YOUR INSTRUCTIONS: Among the entries below, find the line with "localparam int word_sel_w", then quote it and each following line up to and including the line with "pipe_wait_fill", and nothing else.

Stored items:

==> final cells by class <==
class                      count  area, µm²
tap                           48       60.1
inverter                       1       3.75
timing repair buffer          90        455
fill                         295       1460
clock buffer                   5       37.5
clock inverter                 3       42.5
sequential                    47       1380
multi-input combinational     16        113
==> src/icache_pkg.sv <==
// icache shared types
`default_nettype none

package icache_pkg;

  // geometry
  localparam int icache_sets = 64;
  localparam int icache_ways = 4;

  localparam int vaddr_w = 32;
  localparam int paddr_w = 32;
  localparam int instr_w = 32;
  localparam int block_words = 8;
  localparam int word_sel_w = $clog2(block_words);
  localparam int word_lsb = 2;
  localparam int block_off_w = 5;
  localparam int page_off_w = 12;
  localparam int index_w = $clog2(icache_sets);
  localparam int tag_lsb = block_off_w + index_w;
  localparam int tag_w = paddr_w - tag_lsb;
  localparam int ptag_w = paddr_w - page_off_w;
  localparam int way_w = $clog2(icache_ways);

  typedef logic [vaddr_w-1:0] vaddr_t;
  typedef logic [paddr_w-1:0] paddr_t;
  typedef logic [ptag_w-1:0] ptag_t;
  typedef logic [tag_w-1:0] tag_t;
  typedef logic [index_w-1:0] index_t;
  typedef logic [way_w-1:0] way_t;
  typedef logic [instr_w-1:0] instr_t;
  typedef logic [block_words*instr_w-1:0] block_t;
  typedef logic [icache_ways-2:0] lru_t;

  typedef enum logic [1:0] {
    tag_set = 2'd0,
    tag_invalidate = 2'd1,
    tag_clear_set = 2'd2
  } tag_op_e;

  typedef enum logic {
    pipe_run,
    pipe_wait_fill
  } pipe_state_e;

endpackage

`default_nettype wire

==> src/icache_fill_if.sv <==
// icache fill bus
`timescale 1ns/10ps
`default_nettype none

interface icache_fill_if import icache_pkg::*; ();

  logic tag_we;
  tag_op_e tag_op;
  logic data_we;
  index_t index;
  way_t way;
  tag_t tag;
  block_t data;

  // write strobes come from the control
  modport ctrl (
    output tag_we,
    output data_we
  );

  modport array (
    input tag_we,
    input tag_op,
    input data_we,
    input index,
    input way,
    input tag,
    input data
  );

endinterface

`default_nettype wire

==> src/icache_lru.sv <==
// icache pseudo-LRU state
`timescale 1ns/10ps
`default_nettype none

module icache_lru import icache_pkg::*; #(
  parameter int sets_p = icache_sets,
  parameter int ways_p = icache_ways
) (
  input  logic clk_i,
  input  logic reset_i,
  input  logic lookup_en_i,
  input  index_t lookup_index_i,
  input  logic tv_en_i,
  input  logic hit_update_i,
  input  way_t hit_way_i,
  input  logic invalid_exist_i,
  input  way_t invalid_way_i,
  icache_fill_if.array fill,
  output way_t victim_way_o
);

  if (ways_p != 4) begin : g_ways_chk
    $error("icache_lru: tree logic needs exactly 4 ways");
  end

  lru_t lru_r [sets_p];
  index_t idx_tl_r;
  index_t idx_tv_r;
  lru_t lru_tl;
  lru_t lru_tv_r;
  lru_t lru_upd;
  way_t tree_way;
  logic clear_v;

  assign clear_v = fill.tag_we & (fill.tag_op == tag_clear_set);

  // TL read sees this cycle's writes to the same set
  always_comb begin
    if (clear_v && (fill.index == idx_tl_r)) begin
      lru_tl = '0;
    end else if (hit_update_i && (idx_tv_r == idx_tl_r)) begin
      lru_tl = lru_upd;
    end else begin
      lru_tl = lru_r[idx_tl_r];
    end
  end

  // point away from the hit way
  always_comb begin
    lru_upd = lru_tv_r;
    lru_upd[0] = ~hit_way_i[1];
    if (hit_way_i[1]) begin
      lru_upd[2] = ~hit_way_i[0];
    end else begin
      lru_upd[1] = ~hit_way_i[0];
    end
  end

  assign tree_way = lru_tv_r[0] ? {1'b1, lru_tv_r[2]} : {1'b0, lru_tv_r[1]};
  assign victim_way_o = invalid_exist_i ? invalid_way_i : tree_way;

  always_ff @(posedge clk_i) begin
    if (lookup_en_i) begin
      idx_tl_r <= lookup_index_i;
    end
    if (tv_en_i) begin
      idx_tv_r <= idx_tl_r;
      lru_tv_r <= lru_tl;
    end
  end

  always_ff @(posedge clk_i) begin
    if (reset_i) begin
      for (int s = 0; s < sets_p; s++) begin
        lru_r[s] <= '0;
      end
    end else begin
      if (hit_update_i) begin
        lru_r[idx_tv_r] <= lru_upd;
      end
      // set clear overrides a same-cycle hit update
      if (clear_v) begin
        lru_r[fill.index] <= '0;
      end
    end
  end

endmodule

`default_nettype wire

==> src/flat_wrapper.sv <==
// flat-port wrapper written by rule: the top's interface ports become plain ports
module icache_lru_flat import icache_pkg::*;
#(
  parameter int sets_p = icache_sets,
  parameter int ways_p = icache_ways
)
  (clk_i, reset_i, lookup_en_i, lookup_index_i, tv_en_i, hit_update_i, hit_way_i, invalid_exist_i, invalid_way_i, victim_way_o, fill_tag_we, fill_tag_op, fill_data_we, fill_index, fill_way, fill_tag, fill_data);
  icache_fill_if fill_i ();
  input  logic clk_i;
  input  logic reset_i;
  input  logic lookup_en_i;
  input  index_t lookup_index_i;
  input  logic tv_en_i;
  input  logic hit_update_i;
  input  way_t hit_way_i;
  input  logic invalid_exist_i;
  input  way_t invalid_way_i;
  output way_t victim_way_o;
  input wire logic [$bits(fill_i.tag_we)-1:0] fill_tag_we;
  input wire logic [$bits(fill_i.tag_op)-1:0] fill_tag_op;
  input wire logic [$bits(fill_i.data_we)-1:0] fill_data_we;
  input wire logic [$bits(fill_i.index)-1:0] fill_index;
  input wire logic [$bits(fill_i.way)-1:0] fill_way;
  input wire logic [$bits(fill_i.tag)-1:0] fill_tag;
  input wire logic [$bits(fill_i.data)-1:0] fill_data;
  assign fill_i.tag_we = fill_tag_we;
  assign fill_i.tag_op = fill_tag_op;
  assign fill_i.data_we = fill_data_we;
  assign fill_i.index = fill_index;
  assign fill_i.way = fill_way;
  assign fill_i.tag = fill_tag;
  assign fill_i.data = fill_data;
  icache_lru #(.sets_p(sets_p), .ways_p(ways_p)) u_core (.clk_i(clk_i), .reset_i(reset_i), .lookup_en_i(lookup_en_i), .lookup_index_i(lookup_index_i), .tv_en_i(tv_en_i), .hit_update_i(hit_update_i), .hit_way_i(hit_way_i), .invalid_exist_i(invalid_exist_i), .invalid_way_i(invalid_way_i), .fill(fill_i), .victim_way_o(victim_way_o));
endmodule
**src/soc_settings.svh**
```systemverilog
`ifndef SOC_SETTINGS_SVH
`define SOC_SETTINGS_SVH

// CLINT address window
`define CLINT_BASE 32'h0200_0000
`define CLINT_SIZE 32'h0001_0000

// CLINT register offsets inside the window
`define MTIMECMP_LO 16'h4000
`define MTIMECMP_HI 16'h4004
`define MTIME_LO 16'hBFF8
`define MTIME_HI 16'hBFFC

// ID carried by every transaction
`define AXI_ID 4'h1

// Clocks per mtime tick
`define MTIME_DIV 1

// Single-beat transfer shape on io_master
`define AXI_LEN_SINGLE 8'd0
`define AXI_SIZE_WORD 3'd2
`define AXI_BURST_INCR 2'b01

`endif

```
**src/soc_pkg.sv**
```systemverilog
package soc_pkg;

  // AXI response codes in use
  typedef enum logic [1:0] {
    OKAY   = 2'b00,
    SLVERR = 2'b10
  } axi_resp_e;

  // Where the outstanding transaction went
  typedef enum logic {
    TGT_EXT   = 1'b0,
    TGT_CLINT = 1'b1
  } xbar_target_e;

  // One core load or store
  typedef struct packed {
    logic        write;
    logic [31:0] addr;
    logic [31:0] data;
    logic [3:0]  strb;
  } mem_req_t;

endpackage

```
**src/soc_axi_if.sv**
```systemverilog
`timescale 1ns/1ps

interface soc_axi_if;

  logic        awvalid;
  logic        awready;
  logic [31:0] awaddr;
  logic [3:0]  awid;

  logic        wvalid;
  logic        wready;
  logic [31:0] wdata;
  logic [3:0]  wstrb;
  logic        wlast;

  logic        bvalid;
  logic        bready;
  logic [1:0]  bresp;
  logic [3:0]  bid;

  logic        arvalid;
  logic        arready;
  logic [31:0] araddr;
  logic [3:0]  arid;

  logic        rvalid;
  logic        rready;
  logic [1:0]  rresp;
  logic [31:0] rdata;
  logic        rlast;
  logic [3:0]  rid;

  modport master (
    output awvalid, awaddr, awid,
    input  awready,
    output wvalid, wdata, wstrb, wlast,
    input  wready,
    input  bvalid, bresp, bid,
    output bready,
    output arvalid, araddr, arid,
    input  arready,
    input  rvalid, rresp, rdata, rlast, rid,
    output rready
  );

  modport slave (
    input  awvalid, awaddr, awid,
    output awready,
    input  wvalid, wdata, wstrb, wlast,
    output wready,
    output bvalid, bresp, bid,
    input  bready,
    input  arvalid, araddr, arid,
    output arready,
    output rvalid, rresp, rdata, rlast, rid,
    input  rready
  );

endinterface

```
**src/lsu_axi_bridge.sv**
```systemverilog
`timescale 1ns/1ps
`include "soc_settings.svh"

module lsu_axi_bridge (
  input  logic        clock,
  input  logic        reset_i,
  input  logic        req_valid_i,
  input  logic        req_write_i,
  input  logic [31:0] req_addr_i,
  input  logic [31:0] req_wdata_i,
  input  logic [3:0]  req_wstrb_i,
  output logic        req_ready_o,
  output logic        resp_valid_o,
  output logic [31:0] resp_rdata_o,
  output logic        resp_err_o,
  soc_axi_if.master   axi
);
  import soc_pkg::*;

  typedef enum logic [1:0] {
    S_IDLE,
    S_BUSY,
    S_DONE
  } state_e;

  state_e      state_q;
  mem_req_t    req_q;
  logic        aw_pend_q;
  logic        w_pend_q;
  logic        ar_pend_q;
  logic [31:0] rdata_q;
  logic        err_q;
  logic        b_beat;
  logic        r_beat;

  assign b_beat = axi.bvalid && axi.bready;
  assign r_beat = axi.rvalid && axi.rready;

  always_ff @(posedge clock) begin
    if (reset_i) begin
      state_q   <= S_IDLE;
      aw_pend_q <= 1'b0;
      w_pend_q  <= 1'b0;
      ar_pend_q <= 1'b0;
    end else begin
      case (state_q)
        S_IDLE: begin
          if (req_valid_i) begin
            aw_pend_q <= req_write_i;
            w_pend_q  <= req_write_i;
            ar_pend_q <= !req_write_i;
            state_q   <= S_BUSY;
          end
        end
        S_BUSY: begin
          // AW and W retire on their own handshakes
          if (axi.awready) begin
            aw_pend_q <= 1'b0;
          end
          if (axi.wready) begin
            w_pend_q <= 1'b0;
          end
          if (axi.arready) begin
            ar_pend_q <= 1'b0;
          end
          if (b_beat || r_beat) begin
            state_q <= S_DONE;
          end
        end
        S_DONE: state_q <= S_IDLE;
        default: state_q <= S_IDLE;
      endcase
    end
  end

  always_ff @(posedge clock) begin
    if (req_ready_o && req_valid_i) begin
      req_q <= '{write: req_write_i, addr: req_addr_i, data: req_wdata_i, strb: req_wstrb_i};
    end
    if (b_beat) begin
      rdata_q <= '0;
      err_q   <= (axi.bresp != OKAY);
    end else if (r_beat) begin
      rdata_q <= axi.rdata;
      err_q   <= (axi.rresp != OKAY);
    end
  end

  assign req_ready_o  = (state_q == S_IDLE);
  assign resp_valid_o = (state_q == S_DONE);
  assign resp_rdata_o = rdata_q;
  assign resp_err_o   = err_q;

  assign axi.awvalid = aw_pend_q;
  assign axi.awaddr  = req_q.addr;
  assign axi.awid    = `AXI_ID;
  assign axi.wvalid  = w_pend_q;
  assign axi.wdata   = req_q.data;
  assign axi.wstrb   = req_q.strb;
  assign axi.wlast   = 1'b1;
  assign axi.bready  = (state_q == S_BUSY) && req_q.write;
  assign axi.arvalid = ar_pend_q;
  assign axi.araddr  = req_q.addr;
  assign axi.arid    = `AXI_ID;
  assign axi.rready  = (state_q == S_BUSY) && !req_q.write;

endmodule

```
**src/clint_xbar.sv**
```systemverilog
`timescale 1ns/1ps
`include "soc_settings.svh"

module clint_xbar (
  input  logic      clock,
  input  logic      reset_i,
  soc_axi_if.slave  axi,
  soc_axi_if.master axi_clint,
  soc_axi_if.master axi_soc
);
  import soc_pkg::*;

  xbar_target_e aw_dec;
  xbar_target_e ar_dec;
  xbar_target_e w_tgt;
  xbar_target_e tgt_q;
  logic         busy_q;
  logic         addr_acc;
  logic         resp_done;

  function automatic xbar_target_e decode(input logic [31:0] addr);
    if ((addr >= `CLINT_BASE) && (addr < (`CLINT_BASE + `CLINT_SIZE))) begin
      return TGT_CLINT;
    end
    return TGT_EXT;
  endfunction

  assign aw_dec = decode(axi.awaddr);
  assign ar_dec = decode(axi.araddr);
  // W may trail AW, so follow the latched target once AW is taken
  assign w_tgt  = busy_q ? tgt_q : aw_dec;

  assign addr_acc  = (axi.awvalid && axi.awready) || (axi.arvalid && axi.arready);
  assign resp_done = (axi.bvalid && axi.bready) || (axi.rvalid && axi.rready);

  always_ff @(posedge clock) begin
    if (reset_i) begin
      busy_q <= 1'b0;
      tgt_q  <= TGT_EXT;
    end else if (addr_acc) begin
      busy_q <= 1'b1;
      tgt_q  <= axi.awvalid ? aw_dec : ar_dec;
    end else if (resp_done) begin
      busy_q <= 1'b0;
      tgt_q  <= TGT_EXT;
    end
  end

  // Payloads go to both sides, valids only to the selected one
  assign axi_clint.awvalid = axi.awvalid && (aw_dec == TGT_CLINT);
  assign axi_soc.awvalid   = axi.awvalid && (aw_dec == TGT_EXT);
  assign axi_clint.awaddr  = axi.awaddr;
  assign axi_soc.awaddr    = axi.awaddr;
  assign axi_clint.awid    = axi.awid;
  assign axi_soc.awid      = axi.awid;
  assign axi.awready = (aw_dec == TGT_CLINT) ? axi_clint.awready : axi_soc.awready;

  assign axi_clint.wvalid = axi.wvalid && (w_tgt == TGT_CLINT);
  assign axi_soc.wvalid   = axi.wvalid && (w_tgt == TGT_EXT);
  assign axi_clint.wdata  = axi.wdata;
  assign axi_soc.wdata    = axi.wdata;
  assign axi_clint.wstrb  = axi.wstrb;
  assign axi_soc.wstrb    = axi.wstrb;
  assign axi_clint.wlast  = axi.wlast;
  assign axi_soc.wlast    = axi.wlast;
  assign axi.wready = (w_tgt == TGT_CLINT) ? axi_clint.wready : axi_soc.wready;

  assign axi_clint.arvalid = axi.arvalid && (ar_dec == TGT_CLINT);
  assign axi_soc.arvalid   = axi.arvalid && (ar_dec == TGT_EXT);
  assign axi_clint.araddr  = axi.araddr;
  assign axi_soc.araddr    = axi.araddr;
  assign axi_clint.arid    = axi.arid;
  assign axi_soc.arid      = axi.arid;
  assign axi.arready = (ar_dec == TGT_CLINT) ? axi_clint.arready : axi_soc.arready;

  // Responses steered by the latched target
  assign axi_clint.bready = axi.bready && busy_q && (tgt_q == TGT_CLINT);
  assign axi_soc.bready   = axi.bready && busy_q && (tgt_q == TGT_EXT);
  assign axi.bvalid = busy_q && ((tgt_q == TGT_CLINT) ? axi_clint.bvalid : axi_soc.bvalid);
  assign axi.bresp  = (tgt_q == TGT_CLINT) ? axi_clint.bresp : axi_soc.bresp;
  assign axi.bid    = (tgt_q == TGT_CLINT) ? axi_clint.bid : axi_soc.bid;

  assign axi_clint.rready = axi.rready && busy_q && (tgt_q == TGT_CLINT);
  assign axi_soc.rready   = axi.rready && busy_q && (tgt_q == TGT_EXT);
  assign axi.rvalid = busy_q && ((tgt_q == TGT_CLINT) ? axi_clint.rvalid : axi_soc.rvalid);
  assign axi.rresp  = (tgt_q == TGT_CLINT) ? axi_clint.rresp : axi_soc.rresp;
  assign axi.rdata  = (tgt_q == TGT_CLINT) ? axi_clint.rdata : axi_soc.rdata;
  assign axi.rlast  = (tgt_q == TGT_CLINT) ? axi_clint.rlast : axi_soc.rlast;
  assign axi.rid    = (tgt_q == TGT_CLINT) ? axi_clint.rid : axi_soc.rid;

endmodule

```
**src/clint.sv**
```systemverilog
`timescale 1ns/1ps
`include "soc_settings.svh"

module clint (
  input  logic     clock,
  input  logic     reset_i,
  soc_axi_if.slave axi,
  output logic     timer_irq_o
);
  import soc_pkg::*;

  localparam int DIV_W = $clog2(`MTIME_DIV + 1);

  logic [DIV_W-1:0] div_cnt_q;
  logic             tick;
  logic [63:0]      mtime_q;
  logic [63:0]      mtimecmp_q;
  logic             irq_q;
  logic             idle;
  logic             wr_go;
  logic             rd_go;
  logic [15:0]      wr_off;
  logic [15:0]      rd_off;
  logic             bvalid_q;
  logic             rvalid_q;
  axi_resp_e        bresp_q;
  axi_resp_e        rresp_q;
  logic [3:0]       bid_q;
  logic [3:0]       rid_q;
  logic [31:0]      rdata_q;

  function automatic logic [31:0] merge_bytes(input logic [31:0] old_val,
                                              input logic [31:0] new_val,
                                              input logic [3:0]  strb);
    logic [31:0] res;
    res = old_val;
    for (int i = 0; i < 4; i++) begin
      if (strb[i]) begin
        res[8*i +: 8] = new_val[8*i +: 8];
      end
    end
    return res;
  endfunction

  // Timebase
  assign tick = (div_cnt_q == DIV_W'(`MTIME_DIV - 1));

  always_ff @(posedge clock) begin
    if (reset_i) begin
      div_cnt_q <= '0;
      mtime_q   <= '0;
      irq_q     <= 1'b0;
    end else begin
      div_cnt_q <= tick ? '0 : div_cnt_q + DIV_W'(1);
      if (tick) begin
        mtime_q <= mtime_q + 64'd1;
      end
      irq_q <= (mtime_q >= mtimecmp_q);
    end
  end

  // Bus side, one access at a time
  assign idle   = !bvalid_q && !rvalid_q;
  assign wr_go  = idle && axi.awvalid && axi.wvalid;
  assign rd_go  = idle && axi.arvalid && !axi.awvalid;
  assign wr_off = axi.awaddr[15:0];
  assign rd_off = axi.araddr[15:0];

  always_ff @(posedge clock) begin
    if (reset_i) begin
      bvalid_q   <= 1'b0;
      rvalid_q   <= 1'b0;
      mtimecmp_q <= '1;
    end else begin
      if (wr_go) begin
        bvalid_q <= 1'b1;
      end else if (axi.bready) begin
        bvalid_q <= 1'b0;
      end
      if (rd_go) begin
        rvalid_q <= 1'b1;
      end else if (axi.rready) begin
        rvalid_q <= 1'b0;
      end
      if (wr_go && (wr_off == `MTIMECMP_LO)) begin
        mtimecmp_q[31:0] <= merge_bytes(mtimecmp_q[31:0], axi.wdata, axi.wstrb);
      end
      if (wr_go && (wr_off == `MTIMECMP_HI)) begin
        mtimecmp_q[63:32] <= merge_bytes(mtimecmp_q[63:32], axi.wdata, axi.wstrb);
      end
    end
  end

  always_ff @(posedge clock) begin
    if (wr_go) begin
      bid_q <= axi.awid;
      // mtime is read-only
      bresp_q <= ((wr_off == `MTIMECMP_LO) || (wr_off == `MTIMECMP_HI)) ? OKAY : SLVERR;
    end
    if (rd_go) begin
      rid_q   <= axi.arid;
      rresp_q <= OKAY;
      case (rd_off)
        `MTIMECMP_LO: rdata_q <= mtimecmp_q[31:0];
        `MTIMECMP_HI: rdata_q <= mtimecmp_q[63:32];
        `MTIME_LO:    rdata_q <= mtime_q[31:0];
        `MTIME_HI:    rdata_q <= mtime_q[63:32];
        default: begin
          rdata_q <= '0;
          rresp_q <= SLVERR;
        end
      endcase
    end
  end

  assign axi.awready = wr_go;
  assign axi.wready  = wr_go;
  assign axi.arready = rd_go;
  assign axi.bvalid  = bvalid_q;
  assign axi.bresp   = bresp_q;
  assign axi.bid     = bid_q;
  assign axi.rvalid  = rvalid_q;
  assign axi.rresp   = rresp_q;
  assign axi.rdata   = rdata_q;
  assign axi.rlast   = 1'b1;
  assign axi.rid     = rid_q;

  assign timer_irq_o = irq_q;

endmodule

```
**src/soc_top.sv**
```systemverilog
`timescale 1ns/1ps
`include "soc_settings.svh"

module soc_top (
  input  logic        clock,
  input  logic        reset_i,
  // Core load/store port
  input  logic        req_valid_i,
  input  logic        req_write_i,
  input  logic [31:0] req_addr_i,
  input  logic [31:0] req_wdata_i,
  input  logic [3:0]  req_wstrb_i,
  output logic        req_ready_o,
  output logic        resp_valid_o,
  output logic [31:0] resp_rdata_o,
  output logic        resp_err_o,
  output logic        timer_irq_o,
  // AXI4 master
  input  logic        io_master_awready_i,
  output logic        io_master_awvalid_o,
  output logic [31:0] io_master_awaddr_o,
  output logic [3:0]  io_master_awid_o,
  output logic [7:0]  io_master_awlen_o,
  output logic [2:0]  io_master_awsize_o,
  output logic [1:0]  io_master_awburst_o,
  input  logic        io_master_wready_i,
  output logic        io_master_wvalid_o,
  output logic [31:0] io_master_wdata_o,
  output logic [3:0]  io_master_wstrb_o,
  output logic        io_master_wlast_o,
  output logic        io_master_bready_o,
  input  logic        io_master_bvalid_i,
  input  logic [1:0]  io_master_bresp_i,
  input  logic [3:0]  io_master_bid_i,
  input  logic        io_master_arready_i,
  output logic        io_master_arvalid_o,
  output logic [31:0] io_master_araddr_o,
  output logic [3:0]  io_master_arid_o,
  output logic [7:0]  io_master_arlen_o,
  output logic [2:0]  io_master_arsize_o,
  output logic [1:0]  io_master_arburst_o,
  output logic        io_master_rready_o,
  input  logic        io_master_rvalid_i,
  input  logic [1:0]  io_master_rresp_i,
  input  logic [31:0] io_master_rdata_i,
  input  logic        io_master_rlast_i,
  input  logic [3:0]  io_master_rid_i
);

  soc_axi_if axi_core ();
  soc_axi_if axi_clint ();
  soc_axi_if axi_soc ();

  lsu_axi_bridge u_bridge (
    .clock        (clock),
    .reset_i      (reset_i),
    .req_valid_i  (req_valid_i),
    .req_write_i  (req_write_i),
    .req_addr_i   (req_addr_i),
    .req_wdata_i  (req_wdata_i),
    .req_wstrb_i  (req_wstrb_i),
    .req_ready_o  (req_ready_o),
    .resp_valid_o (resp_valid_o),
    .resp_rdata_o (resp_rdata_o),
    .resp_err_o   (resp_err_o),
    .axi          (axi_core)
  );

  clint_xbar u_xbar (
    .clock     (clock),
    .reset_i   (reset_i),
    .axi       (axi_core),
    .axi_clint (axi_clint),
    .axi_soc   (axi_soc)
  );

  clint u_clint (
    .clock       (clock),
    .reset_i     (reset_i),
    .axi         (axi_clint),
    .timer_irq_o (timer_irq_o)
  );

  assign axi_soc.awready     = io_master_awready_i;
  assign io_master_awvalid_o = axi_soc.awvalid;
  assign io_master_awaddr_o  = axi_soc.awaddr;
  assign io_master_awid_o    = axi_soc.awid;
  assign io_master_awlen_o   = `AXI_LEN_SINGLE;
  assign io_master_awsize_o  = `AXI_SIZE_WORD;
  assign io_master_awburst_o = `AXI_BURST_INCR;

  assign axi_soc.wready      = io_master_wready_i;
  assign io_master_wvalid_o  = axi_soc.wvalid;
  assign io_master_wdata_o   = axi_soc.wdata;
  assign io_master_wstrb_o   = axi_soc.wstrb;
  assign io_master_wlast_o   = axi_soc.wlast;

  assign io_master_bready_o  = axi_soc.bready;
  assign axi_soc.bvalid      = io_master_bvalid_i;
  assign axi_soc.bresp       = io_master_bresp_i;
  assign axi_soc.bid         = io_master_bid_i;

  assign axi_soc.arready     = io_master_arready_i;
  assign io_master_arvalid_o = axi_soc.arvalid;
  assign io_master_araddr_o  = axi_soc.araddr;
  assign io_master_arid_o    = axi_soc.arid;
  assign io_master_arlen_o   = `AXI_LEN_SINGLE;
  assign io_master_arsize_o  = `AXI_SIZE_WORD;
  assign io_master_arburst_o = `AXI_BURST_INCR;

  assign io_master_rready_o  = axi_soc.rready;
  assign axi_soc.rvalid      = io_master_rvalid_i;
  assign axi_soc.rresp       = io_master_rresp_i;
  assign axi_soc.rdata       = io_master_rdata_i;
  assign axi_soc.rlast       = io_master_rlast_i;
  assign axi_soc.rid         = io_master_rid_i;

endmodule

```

RESULT FOR THIS TASK:
  localparam int word_sel_w = $clog2(block_words);
  localparam int word_lsb = 2;
  localparam int block_off_w = 5;
  localparam int page_off_w = 12;
  localparam int index_w = $clog2(icache_sets);
  localparam int tag_lsb = block_off_w + index_w;
  localparam int tag_w = paddr_w - tag_lsb;
  localparam int ptag_w = paddr_w - page_off_w;
  localparam int way_w = $clog2(icache_ways);

  typedef logic [vaddr_w-1:0] vaddr_t;
  typedef logic [paddr_w-1:0] paddr_t;
  typedef logic [ptag_w-1:0] ptag_t;
  typedef logic [tag_w-1:0] tag_t;
  typedef logic [index_w-1:0] index_t;
  typedef logic [way_w-1:0] way_t;
  typedef logic [instr_w-1:0] instr_t;
  typedef logic [block_words*instr_w-1:0] block_t;
  typedef logic [icache_ways-2:0] lru_t;

  typedef enum logic [1:0] {
    tag_set = 2'd0,
    tag_invalidate = 2'd1,
    tag_clear_set = 2'd2
  } tag_op_e;

  typedef enum logic {
    pipe_run,
    pipe_wait_fill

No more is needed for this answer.